PrisonTherapy

People with mental illness have long faced the threat of institutionalization. For many years, the mentally ill were locked up in asylums. While these individuals no longer face the threat of being trapped in psychiatric institutions thanks to the mass deinstitutionalization of mental health facilities in the 1960s, they now face a different kind of institution. Instead of receiving the care they need, the mentally ill are being thrown in prison.

Prisons have been named the “new asylums” as they hold approximately 383,000 individuals suffering from a serious mental illness like schizophrenia or major depressive disorder. Los Angeles, New York and Chicago correctional facilities are currently serving as the three biggest psychiatric facilities in the United States. Furthermore, there are more mentally ill people housed in state prisons than in hospitals, and these people are not getting the care they need behind bars for a variety of reasons.

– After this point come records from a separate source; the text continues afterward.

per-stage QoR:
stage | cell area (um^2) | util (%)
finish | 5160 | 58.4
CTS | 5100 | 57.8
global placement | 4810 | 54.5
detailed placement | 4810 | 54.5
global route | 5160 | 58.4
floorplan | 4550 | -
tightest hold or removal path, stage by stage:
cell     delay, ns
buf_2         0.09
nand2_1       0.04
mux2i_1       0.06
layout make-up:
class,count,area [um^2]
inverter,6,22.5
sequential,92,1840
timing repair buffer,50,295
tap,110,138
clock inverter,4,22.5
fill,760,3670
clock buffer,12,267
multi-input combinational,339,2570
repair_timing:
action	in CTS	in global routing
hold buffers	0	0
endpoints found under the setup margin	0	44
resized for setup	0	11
[config.mk]
export PLATFORM = sky130hd
export DESIGN_NAME = hbf_filter_top
export DESIGN_NICKNAME = d
export VERILOG_FILES = /design/src/rtl/hbf_pkg.sv /design/src/rtl/hbf_rate_ctrl.sv /design/src/rtl/hbf_delay_line.sv /design/src/rtl/hbf_symmac.sv /design/src/rtl/hbf_filter_top.sv
export SDC_FILE = /design/constraint.sdc
export NUM_CORES = 2
export LEC_CHECK = 0
export BUFFER_PORTS_ARGS = -buffer_cell sky130_fd_sc_hd__buf_2
export CORE_UTILIZATION = 45
export CTS_CLUSTER_DIAMETER = 40
export DETAILED_ROUTE_END_ITERATION = 8
export PLACE_DENSITY_LB_ADDON = 0.08
export SLEW_MARGIN = 20
export SYNTH_ARGS = -nofsm -noshare
export SYNTH_HDL_FRONTEND = slang
export SYNTH_SLANG_ARGS = --single-unit
[constraint.sdc]
create_clock -name clk -period 12.75 [get_ports clk]
set_clock_uncertainty 0.2 [all_clocks]
set_input_delay 2.55 -clock clk [delete_from_list [all_inputs] [get_ports clk]]
set_output_delay 2.55 -clock clk [all_outputs]
set_load 0.005 [all_outputs]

People with mental illness are being housed in prisons in increasingly high numbers, and once they are incarcerated it is difficult for them to receive the care they need. To solve the problem of mass incarceration of the mentally ill, treatment should be made more accessible to those who are in prison.

Prisoners simply do not receive adequate mental health care during their incarceration. As treatment options go, prisoners in many institutions are allowed to receive therapy, but it is often not private. In some cases, a therapist will sit outside an inmate’s cell and do a session, however, this means everybody around the prisoner can hear what is being said. This takes away the privacy and comfort of therapy, rendering it largely ineffective and leaving inmates with little recourse. However, this problem only exists when inmates do get therapy, but more often than not, they get none at all. Both situations do not help individuals who are struggling with their mental stability and can leave those with mental illness with no option but for their health to deteriorate.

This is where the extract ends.